My dad died on November 2 in 2004. It doesn’t seem that long ago, most days.
The tragedy of his life was that his last years were spent in confusion and angst, despondency, dementia. Even in the early 1990s, Dad started changing… his outlook, mood and attitude. He would snap at me unexpectedly over insignificant things. When I left my husband in 1992, he reacted with disappointment, anger and disdain. None of us knew how ill he was.
During the next few years, we had a tenuous relationship at best. He had heart surgery, which we hoped would restore his personality and cognitive function. That was not to be. He had atherosclerosis and nothing restored his brain or cleared his arteries. I was crushed that he remained so very disappointed in me, even hateful, and he didn’t believe that I loved him.

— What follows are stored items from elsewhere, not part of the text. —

// drum_grid
module drum_grid
(input clock,
 input reset,                      
 input  [3*3*18-1:0] u_hit,        
 output [3*3*18-1:0] u_out         
);
    localparam SIZE = 3;
    wire signed [SIZE*SIZE*18-1:0] u_2_mid;
    multNodes #(.SIZE(SIZE)) grid(.u_2_mid(u_2_mid),
		  .clock(clock),
 	          .reset(reset),
 	          .u_hit_mid(u_hit),
 	          .u_1_right(u_2_mid),
 	          .u_1_left(u_2_mid),
 	          .u_1_up(u_2_mid),
 	          .u_1_down(u_2_mid));
    assign u_out = u_2_mid;
endmodule
clock: 25.0 ns
lec_check: 0
abc_area: 1
cap_margin: 20
core_aspect_ratio: 1.52
core_margin: 7
core_utilization: 40
cts_cluster_diameter: 317
setup_slack_margin: 5.0
slew_margin: 20
run.sh (not shown) runs the stock make flow with config.mk's settings and CLKGATE_MAP_FILE=.
The first run produced a clean layout.
Change:
Settings changed: CAP_MARGIN 20 to 30, CELL_PAD_IN_SITES_DETAIL_PLACEMENT set to 2, CELL_PAD_IN_SITES_GLOBAL_PLACEMENT set to 3, CORE_ASPECT_RATIO 1.52 to not set, CORE_MARGIN 7 to 2, CTS_CLUSTER_DIAMETER 317 to not set, SLEW_MARGIN 20 to 40.
Result:
- die area fell by a few percent
- via count goes up by a little under a tenth
- wire length increases by well over a third
- utilization came out higher by 1.7 points
- final area came out higher by a few percent
- critical path depth rises by 3
- non-clock buffer count came out higher by 497

---

The RTL this note starts from:
==> flow/design.v <==
module signed_mult_1_17 (out, a, b);
	output 	signed  [17:0]	out;
	input 	signed	[17:0] 	a;
	input 	signed	[17:0] 	b;
	wire 	signed	[35:0]	mult_out;
	assign mult_out = a * b;
	assign out = {mult_out[35], mult_out[33:17]};
endmodule
module OneNode(output signed [17:0] u_2_mid,    
	       input clock,		        
	       input reset,		        
	       input signed [17:0] u_hit_mid,   
	       input signed [17:0] u_1_right,   
	       input signed [17:0] u_1_left,     
	       input signed [17:0] u_1_up,      
	       input signed [17:0] u_1_down    
);  
    reg signed [17:0] u_0_mid_temp;		 
    reg signed [17:0] u_1_mid_temp, u_1_right_temp, u_1_left_temp, u_1_up_temp, u_1_down_temp; 
    wire signed [17:0] temp1,temp2, temp3, temp4;
    parameter [17:0] rho = (1<<17)/20; 
    parameter [17:0] eta = (999<<17)/1000;
    always @ (posedge clock) 
    begin
	if (reset == 0)
	begin
	    u_1_mid_temp = u_hit_mid; 
	    u_0_mid_temp = u_1_mid_temp; 
	    u_1_right_temp = 0; 
	    u_1_left_temp = 0;
	    u_1_up_temp = 0;
	    u_1_down_temp = 0;
   	end
        else
	begin
	    u_0_mid_temp = u_1_mid_temp;  
            u_1_mid_temp = u_2_mid;	   
	    u_1_right_temp = u_1_right;   
	    u_1_left_temp = u_1_left;	   
	    u_1_up_temp = u_1_up;         
	    u_1_down_temp = u_1_down;     
	end
    end
    assign  temp1 = u_1_up_temp + u_1_down_temp + u_1_right_temp + u_1_left_temp - (u_1_mid_temp<<<2);
    signed_mult_1_17 mult_1(.out(temp2),
			    .a(temp1),
                            .b(rho)); 
    assign  temp4 = temp2 + (u_1_mid_temp<<<1) - temp3;
    signed_mult_1_17 mult_2(.out(temp3),
			    .a(u_0_mid_temp),
                            .b(eta)); 
    signed_mult_1_17 mult_3(.out(u_2_mid),
			    .a(temp4),
                            .b(eta)); 
endmodule
module multNodes
#(parameter SIZE = 10)
(output signed [SIZE*SIZE*18-1:0] u_2_mid,    
 input clock,
 input reset,		        
 input signed [SIZE*SIZE*18-1:0] u_hit_mid,   
 input signed [SIZE*SIZE*18-1:0] u_1_right,   
 input signed [SIZE*SIZE*18-1:0] u_1_left,     
 input signed [SIZE*SIZE*18-1:0] u_1_up,      
 input signed [SIZE*SIZE*18-1:0] u_1_down     
);
    genvar i,j,k;
    generate
	for (k = 1; k < SIZE-1; k = k + 1) begin: side
		OneNode nodeUp(.u_2_mid(u_2_mid[(((0)*SIZE+(k))*18) +: 18]),
			       .clock(clock),
		               .reset(reset),
	                       .u_hit_mid(u_hit_mid[(((0)*SIZE+(k))*18) +: 18]),
	                       .u_1_right(u_1_right[(((0)*SIZE+(k+1))*18) +: 18]),
	                       .u_1_left(u_1_left[(((0)*SIZE+(k-1))*18) +: 18]),
	                       .u_1_up(18'sd0),
	       	               .u_1_down(u_1_down[(((1)*SIZE+(k))*18) +: 18]));
		OneNode nodeDown(.u_2_mid(u_2_mid[(((SIZE-1)*SIZE+(k))*18) +: 18]),
			         .clock(clock),
		                 .reset(reset),
	                         .u_hit_mid(u_hit_mid[(((SIZE-1)*SIZE+(k))*18) +: 18]),
	                         .u_1_right(u_1_right[(((SIZE-1)*SIZE+(k+1))*18) +: 18]),
	                         .u_1_left(u_1_left[(((SIZE-1)*SIZE+(k-1))*18) +: 18]),
	                         .u_1_up(u_1_up[(((SIZE-2)*SIZE+(k))*18) +: 18]),
	       	                 .u_1_down(18'sd0));
		OneNode nodeLeft(.u_2_mid(u_2_mid[(((k)*SIZE+(0))*18) +: 18]),
			         .clock(clock),
		                 .reset(reset),
	                         .u_hit_mid(u_hit_mid[(((k)*SIZE+(0))*18) +: 18]),
	                         .u_1_right(u_1_right[(((k)*SIZE+(1))*18) +: 18]),
	                         .u_1_left(18'sd0),
	                         .u_1_up(u_1_up[(((k-1)*SIZE+(0))*18) +: 18]),
	       	                 .u_1_down(u_1_down[(((k+1)*SIZE+(0))*18) +: 18]));
		OneNode nodeRight(.u_2_mid(u_2_mid[(((k)*SIZE+(SIZE-1))*18) +: 18]),
			         .clock(clock),
		                 .reset(reset),
	                         .u_hit_mid(u_hit_mid[(((k)*SIZE+(SIZE-1))*18) +: 18]),
	                         .u_1_right(18'sd0),
	                         .u_1_left(u_1_left[(((k)*SIZE+(SIZE-2))*18) +: 18]),
	                         .u_1_up(u_1_up[(((k+1)*SIZE+(SIZE-1))*18) +: 18]),
	       	                 .u_1_down(u_1_down[(((k-1)*SIZE+(SIZE-1))*18) +: 18]));
	end
    endgenerate
    generate
	for (k = 0; k < SIZE; k = k + 10) begin: corner
		OneNode UpLeftCorner(.u_2_mid(u_2_mid[(((0)*SIZE+(k))*18) +: 18]),
			             .clock(clock),
		                     .reset(reset),
	                             .u_hit_mid(u_hit_mid[(((0)*SIZE+(k))*18) +: 18]),
	                             .u_1_right(u_1_right[(((0)*SIZE+(k+1))*18) +: 18]),
	                             .u_1_left(18'sd0),
	                             .u_1_up(18'sd0),
	       	                     .u_1_down(u_1_down[(((1)*SIZE+(k))*18) +: 18]));
		OneNode UpRightCorner(.u_2_mid(u_2_mid[(((k)*SIZE+(SIZE-1))*18) +: 18]),
			             .clock(clock),
		                     .reset(reset),
	                             .u_hit_mid(u_hit_mid[(((k)*SIZE+(SIZE-1))*18) +: 18]),
	                             .u_1_right(18'sd0),
	                             .u_1_left(u_1_left[(((k)*SIZE+(SIZE-2))*18) +: 18]),
	                             .u_1_up(18'sd0),
	       	                     .u_1_down(u_1_down[(((k+1)*SIZE+(SIZE-1))*18) +: 18]));
		OneNode DownLeftCorner(.u_2_mid(u_2_mid[(((SIZE-1)*SIZE+(k))*18) +: 18]),
			               .clock(clock),
		                       .reset(reset),
	                               .u_hit_mid(u_hit_mid[(((SIZE-1)*SIZE+(k))*18) +: 18]),
	                               .u_1_right(u_1_right[(((SIZE-1)*SIZE+(k+1))*18) +: 18]),
	                               .u_1_left(18'sd0),
	                               .u_1_up(u_1_up[(((SIZE-2)*SIZE+(k))*18) +: 18]),
	       	                      .u_1_down(18'sd0));
		OneNode DownRightCorner(.u_2_mid(u_2_mid[(((SIZE-1)*SIZE+(SIZE-1))*18) +: 18]),
			                .clock(clock),
		                        .reset(reset),
	                                .u_hit_mid(u_hit_mid[(((SIZE-1)*SIZE+(SIZE-1))*18) +: 18]),
	                                .u_1_right(18'sd0),
	                                .u_1_left(u_1_left[(((SIZE-1)*SIZE+(SIZE-2))*18) +: 18]),
	                                .u_1_up(u_1_up[(((SIZE-2)*SIZE+(SIZE-1))*18) +: 18]),
	       	                        .u_1_down(18'sd0));
	end
    endgenerate
    generate
	for (i = 1; i < SIZE-1; i = i + 1) begin: row
	    for (j = 1; j < SIZE-1; j = j + 1) begin: col
		OneNode node(.u_2_mid(u_2_mid[(((i)*SIZE+(j))*18) +: 18]),
			     .clock(clock),
		             .reset(reset),
	                     .u_hit_mid(u_hit_mid[(((i)*SIZE+(j))*18) +: 18]),
	                     .u_1_right(u_1_right[(((i)*SIZE+(j+1))*18) +: 18]),
	                     .u_1_left(u_1_left[(((i)*SIZE+(j-1))*18) +: 18]),
	                     .u_1_up(u_1_up[(((i-1)*SIZE+(j))*18) +: 18]),
	       	             .u_1_down(u_1_down[(((i+1)*SIZE+(j))*18) +: 18]));
	    end
	end
    endgenerate
endmodule
module drum_grid
(input clock,
 input reset,                      
 input  [3*3*18-1:0] u_hit,        
 output [3*3*18-1:0] u_out         
);
    localparam SIZE = 3;
    wire signed [SIZE*SIZE*18-1:0] u_2_mid;
    multNodes #(.SIZE(SIZE)) grid(.u_2_mid(u_2_mid),
		  .clock(clock),
 	          .reset(reset),
 	          .u_hit_mid(u_hit),
 	          .u_1_right(u_2_mid),
 	          .u_1_left(u_2_mid),
 	          .u_1_up(u_2_mid),
 	          .u_1_down(u_2_mid));
    assign u_out = u_2_mid;
endmodule
==> flow/config.mk <==
export PLATFORM = sky130hd
export DESIGN_NAME = drum_grid
export DESIGN_NICKNAME = drum_grid
export VERILOG_FILES = /design/flow/design.v
export SDC_FILE = /design/flow/constraint.sdc
export NUM_CORES = 4
export LEC_CHECK = 0
export CAP_MARGIN = 20
export CORE_MARGIN = 2
export CORE_UTILIZATION = 58
export CTS_CLUSTER_DIAMETER = 38
export CTS_CLUSTER_SIZE = 48
export SETUP_SLACK_MARGIN = 4.59
export SLEW_MARGIN = 20
==> flow/constraint.sdc <==
create_clock -name core_clock -period 15.6 [get_ports {clock}]
set_input_delay 3.1200 -clock core_clock [delete_from_list [all_inputs] [get_ports {clock}]]
set_output_delay 3.1200 -clock core_clock [all_outputs]
set_load 0.01 [all_outputs]
The starting point finished but failed the layout checks on negative setup slack.
Rerun with:
Settings changed: CORE_UTILIZATION 58 to 61, HOLD_SLACK_MARGIN set to 0.3.
Result:
- With this change the flow finished with antenna violations, negative setup slack left
- final area went up by 0.89%
- clock-buffer cell count went up by 2
- maximum frequency stays flat
- register-to-register slack got worse by 90 ps
- hold slack got worse by 4.4 ps
Rerun with:
Settings changed: CORE_UTILIZATION 61 to 40, CTS_CLUSTER_DIAMETER 38 to unset, CTS_CLUSTER_SIZE 48 to unset, HOLD_SLACK_MARGIN 0.3 to unset, SETUP_SLACK_MARGIN 4.59 to unset.
Clock period 15.6 ns to 24.3 ns, I/O delays scaled along.
After rerunning: With this change the flow finished clean; utilization decreases by 38 points; synthesized cell count does not change; worst setup slack gets better by 4800 ps; wire length decreases by 7.2%; via count decreases by 15%; first-iteration DRC count decreases by 22%; worst hold slack gets worse by 24 ps.
Rerun with:
Settings changed: CORE_UTILIZATION 40 to 71, SETUP_SLACK_MARGIN set to 2.79.
Clock period 24.3 ns to 21.8 ns, I/O delays scaled along.
Effect: Register-to-register slack loses 1400 ps. Routed wire length came out lower by 2.0%. Flip-flop count does not change. Worst setup slack loses 99 ps. Non-clock buffer count rose by 448. Area after synthesis is unchanged.

---

// drum_grid: RTL as listed in full above, without the edits since
==> flow/config.mk <==
export PLATFORM = sky130hd
export DESIGN_NAME = drum_grid
export DESIGN_NICKNAME = drum_grid
export VERILOG_FILES = /design/flow/design.v
export SDC_FILE = /design/flow/constraint.sdc
export NUM_CORES = 4
export LEC_CHECK = 0
export CAP_MARGIN = 35
export CORE_MARGIN = 2
export CORE_UTILIZATION = 62
export PLACE_DENSITY_LB_ADDON = 0.09
export SLEW_MARGIN = 20
==> flow/constraint.sdc <==
create_clock -name core_clock -period 14.7 [get_ports {clock}]
set_input_delay 2.9400 -clock core_clock [delete_from_list [all_inputs] [get_ports {clock}]]
set_output_delay 2.9400 -clock core_clock [all_outputs]
set_load 0.01 [all_outputs]
The first run finished but failed the layout checks on negative setup slack.
Then changed:
--- a/flow/config.mk
+++ b/flow/config.mk
@@ -6,7 +6,6 @@
 export NUM_CORES = 4
 export LEC_CHECK = 0
-export CAP_MARGIN = 35
+export CAP_MARGIN = 20
 export CORE_MARGIN = 2
-export CORE_UTILIZATION = 62
-export PLACE_DENSITY_LB_ADDON = 0.09
+export CORE_UTILIZATION = 25
 export SLEW_MARGIN = 20
==> flow/constraint.sdc (replaced) <==
create_clock -name core_clock -period 24.3 [get_ports {clock}]
set_input_delay 4.8600 -clock core_clock [delete_from_list [all_inputs] [get_ports {clock}]]
set_output_delay 4.8600 -clock core_clock [all_outputs]
set_load 0.01 [all_outputs]
- This time the run completed with no timing, DRC or antenna violations
- area after synthesis stays the same
- die area came out higher by well over a third
- design area fell by about a fifth

---

wip/yarrow:
RTL: the design.v shown in full above, as it stands there.
export LEC_CHECK = 0
export ABC_AREA = 1
export CAP_MARGIN = 30
export CELL_PAD_IN_SITES_DETAIL_PLACEMENT = 2
export CELL_PAD_IN_SITES_GLOBAL_PLACEMENT = 3
export CORE_ASPECT_RATIO = 0.53
export CORE_MARGIN = 3
export CORE_UTILIZATION = 58
export CTS_CLUSTER_DIAMETER = 149
export CTS_CLUSTER_SIZE = 21
export SETUP_SLACK_MARGIN = 5.0
export SLEW_MARGIN = 40
create_clock -name core_clock -period 25.0 [get_ports {clock}]
wip/yarrow did not finish; a tool error ended it in 3_1_place_gp_skip_io.
Modified inputs, wip/fjord compared to wip/yarrow
Settings: swapping 58 for 71 in CORE_UTILIZATION; clearing CELL_PAD_IN_SITES_DETAIL_PLACEMENT, which used to be 2; clearing ABC_AREA, which used to be 1; clearing SETUP_SLACK_MARGIN, which used to be 5.0; clearing CORE_ASPECT_RATIO, which used to be 0.53; swapping 40 for 20 in SLEW_MARGIN; clearing CTS_CLUSTER_SIZE, which used to be 21; clearing CELL_PAD_IN_SITES_GLOBAL_PLACEMENT, which used to be 3; swapping 30 for 5 in CAP_MARGIN; swapping 3 for 2 in CORE_MARGIN; swapping 149 for 96 in CTS_CLUSTER_DIAMETER; swapping 25.0 for 17.7 in the clock period (ns, I/O delays scaled along).
Notes after the runs:
wip/fjord finished all stages; layout check result: FAIL, due to setup timing.
Looking at floorplan die width across wip/yarrow and wip/fjord, the one that comes out lower is wip/fjord.
Side by side, area share of xor/xnor cells in the synthesized design turned out higher in wip/fjord than in wip/yarrow.
Area after synthesis on wip/fjord is down relative to wip/yarrow.
Compared to wip/yarrow, wip/fjord was floorplanned on a smaller die.
Across both runs, adder-cell share of the synthesized area was higher for wip/fjord than for wip/yarrow.
Core box area (lower): wip/fjord
wip/yarrow has lower overall die height than wip/fjord.
wip/fjord — count of mapped cells out of synthesis 3195 lower, wip/yarrow as reference
Modified inputs, wip/maple compared to wip/fjord
Settings: a deleted CTS_CLUSTER_DIAMETER that had been 96; an added SETUP_SLACK_MARGIN of -2.0; a change of CORE_UTILIZATION from 71 to 40; a change of CAP_MARGIN from 5 to 20; a change of the clock period (ns, I/O delays scaled along) from 17.7 to 24.3.
### Flow results
wip/maple: all stages done; final checks FAILED (setup timing). Area of the die | wip/maple above wip/fjord. Relative to wip/fjord, the combinational cell area excluding buffers and inverters measured on wip/maple has decreased by a few percent. Transition at the pin with the smallest max-transition slack in wip/maple is 0.16 ns below wip/fjord.

---

## v57
RTL: the design.v shown in full above, as it stands there.
make LEC_CHECK=0 CAP_MARGIN=20 CORE_ASPECT_RATIO=1.52 CORE_MARGIN=2 CORE_UTILIZATION=40 CTS_CLUSTER_DIAMETER=317 SLEW_MARGIN=20 finish   # period 25.0 ns
v57 went all the way through synthesis, placement and routing and the layout is clean on timing, DRC and antenna.
Inputs modified between v57 and v55:
- an added CELL_PAD_IN_SITES_GLOBAL_PLACEMENT of 3
- a deleted CTS_CLUSTER_DIAMETER that had been 317
- a change of SLEW_MARGIN from 20 to 25
- a deleted CORE_ASPECT_RATIO that had been 1.52
- an added SETUP_SLACK_MARGIN of 5.0
--- outcome ---
- Both conditions hold for v55: the flow ran to the end and the final layout passed the timing, DRC and antenna checks.
- v57 → v55: final routed wirelength across all metal layers now sits higher; routed length on met3 went down by 9.1 mm; relative area change from synthesis to final layout +12 points.
Relative to v55, the following input files were edited for v30:
- putting PLACE_DENSITY at 0.54 where nothing was set
- putting CTS_CLUSTER_SIZE at 21 where nothing was set
- putting CTS_CLUSTER_DIAMETER at 63 where nothing was set
- swapping 40 for 58 in CORE_UTILIZATION
- swapping 25 for 40 in SLEW_MARGIN
- putting ABC_AREA at 1 where nothing was set
- putting GPL_TIMING_DRIVEN at 1 where nothing was set
- swapping 2 for 3 in CORE_MARGIN
- swapping 20 for 30 in CAP_MARGIN
- putting HOLD_SLACK_MARGIN at 0.29 where nothing was set
- putting CELL_PAD_IN_SITES_DETAIL_PLACEMENT at 0 where nothing was set
- putting CORE_ASPECT_RATIO at 0.53 where nothing was set
### Flow results
FAIL v30 @ global placement without I/O: tool exited with error
v55 has a higher height of the chip than v30.
Taking v55 as the reference, in v30 row count moved down, compound-cell area share of the yosys netlist increased 0.31 points.
Synthesized cell area (higher): v30
Any difference in share of synthesized registers carrying an async set or reset between v30 and v55 is small enough to ignore.
When v30 is measured against v55, its XOR/XNOR share of the synthesized area turns out 0.36 points lower.
When v30 is measured against v55, its post-synthesis cell count turns out 3195 higher.
v30 ended up with a lower total die area than v55 did.
Changes in v36 relative to v30:
- clearing ABC_AREA, which used to be 1
- swapping 30 for 20 in CAP_MARGIN
- clearing CELL_PAD_IN_SITES_GLOBAL_PLACEMENT, which used to be 3
- swapping 40 for 20 in SLEW_MARGIN
- swapping 3 for 2 in CORE_MARGIN
- swapping 58 for 71 in CORE_UTILIZATION
- clearing PLACE_DENSITY, which used to be 0.54
- clearing CTS_CLUSTER_DIAMETER, which used to be 63
- clearing HOLD_SLACK_MARGIN, which used to be 0.29
- clearing SETUP_SLACK_MARGIN, which used to be 5.0
- clearing CTS_CLUSTER_SIZE, which used to be 21
- clearing GPL_TIMING_DRIVEN, which used to be 1
- clearing CELL_PAD_IN_SITES_DETAIL_PLACEMENT, which used to be 0
- clearing CORE_ASPECT_RATIO, which used to be 0.53
- swapping 25.0 for 20.5 in the clock period (ns, I/O delays scaled along)
[summary]
Ran to the end and failed final checks on negative setup slack: v36.
The run showing the greater area of the chip is v30.
The area after synthesis of v36 was superior to that of v30.
Side by side, area of the core region turned out lower in v36 than in v30.
Against v30, v36 reports a sequential element share of the synthesized area that is higher.
Compare v30 and v36 | Yosys chip area lower: v36
The following lists how v37 was set up differently from v36:
- TNS_END_PERCENT: unset -> 75
- GPL_TIMING_DRIVEN: unset -> 1
- MAX_ROUTING_LAYER: unset -> met5
- CORE_UTILIZATION: 71 -> 67
- SETUP_SLACK_MARGIN: unset -> 5.0
- the clock period (ns, I/O delays scaled along): 20.5 -> 24.3
Findings:
v37 | stages: all done | timing, DRC, antenna: all pass
The die extent in x in v37 sits 15 microns above the value recorded for v36.
Between v36 and v37, worst-skew pair later-pin latency is lower for v37, v36 comes in above that.
In the reports for v36 and v37, the smaller worst path setup slack after routing belongs to v36.
Where final cell area excluding filler cells is concerned, v36 is better than v37.
v37 — signed area change from the synthesized netlist to the final layout 2.0 points higher, v36 as reference
| buffer count excluding the clock tree in the final layout | v37 vs v36 | 254 lower |
## Diff of input files: v21 against v37
- SETUP_SLACK_MARGIN no longer set, was 5.0
- TNS_END_PERCENT no longer set, was 75
- MAX_ROUTING_LAYER no longer set, was met5
- GPL_TIMING_DRIVEN no longer set, was 1
- CORE_UTILIZATION now 40, was 67
- the clock period (ns, I/O delays scaled along) now 25.0, was 24.3
Notes after the runs:
v21 finished every stage and its layout cleared the timing, DRC and antenna checks. v37: PASS, flow complete, no timing, DRC or antenna violations. Compared with v37, in v21 final design instance area without fill shows a reduction of 7.8%; multi-input combinational cell count shows no meaningful change; portion of the layout cell area used by non-clock buffers shows a reduction of 3.8 points; met1 track utilization from global routing shows a reduction of 21 points. Looking at worst slack on hold paths across both flows, v21 is the stronger of the two, with v37 trailing. Summary of the comparison: normalized max-slew margin is lower in v21, relative to v37.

This wonderful, kind, successful and intelligent man lost all of “that”. When he got worse, he seemed to accept my divorce (and seemed happier to see me, sometimes) and found a few cheery memories to cling to. I lacked the funds to visit my parents in Calgary very much. I regret that I didn’t phone more, but wasn’t at ease with either Dad nor Myrtle, and I didn’t send cards the way my sister did.
So we were all marking time for quite a long time. Poor Myrtle couldn’t care for her dear companion at home and chose a nursing home for him. Dad could come home on weekends for a few years. Really he languished in the institution for a very long period, and that makes the last of his life on earth very sad.
However, I have some beautiful memories to cling to! My sister and I had a safe and fulfilled childhood. I swam and skied with him as a child. I danced with him as a teen and as a young woman. I remember a pleasant father who was a very gentle and caring husband to our mom (and later, to our stepmom). He was soft spoken but witty, a pharmacist competent in business, a confidante, colleague, and friendly employer to many. I wish I could go back and tell him how I admired him.
The last words he said to me were “I love you”, the night before he died. I said it too. I feel fortunate that I was in Calgary at that time (he became acutely ill and I tore back and forth from home to Calgary several times that fall).
I don’t know where my Dad is now… do you think he could be dancing with Mom AND with Myrtle?